Give back, word for word, the line that contains "set_output_delay 0.21 -clock" and every line that follows it in the data below.

▬▬▬▬▬▬

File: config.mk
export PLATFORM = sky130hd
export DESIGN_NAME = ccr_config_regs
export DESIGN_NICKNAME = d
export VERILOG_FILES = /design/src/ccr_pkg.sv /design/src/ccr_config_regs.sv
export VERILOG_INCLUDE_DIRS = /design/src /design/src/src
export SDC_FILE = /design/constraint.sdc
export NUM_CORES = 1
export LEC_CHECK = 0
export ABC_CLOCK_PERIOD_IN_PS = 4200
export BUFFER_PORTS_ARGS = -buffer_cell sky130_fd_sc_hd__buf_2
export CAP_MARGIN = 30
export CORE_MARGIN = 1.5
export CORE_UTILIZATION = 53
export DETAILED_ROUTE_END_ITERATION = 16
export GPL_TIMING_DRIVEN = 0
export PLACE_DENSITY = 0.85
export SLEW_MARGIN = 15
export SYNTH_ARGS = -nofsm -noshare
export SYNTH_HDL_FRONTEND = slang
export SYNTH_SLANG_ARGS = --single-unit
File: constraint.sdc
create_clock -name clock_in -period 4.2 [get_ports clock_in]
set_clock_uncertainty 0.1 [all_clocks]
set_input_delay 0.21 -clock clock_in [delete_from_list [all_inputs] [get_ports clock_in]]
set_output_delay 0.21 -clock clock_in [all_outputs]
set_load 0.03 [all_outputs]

▬▬▬▬▬▬

EXERCISE ANSWER:
set_output_delay 0.21 -clock clock_in [all_outputs]
set_load 0.03 [all_outputs]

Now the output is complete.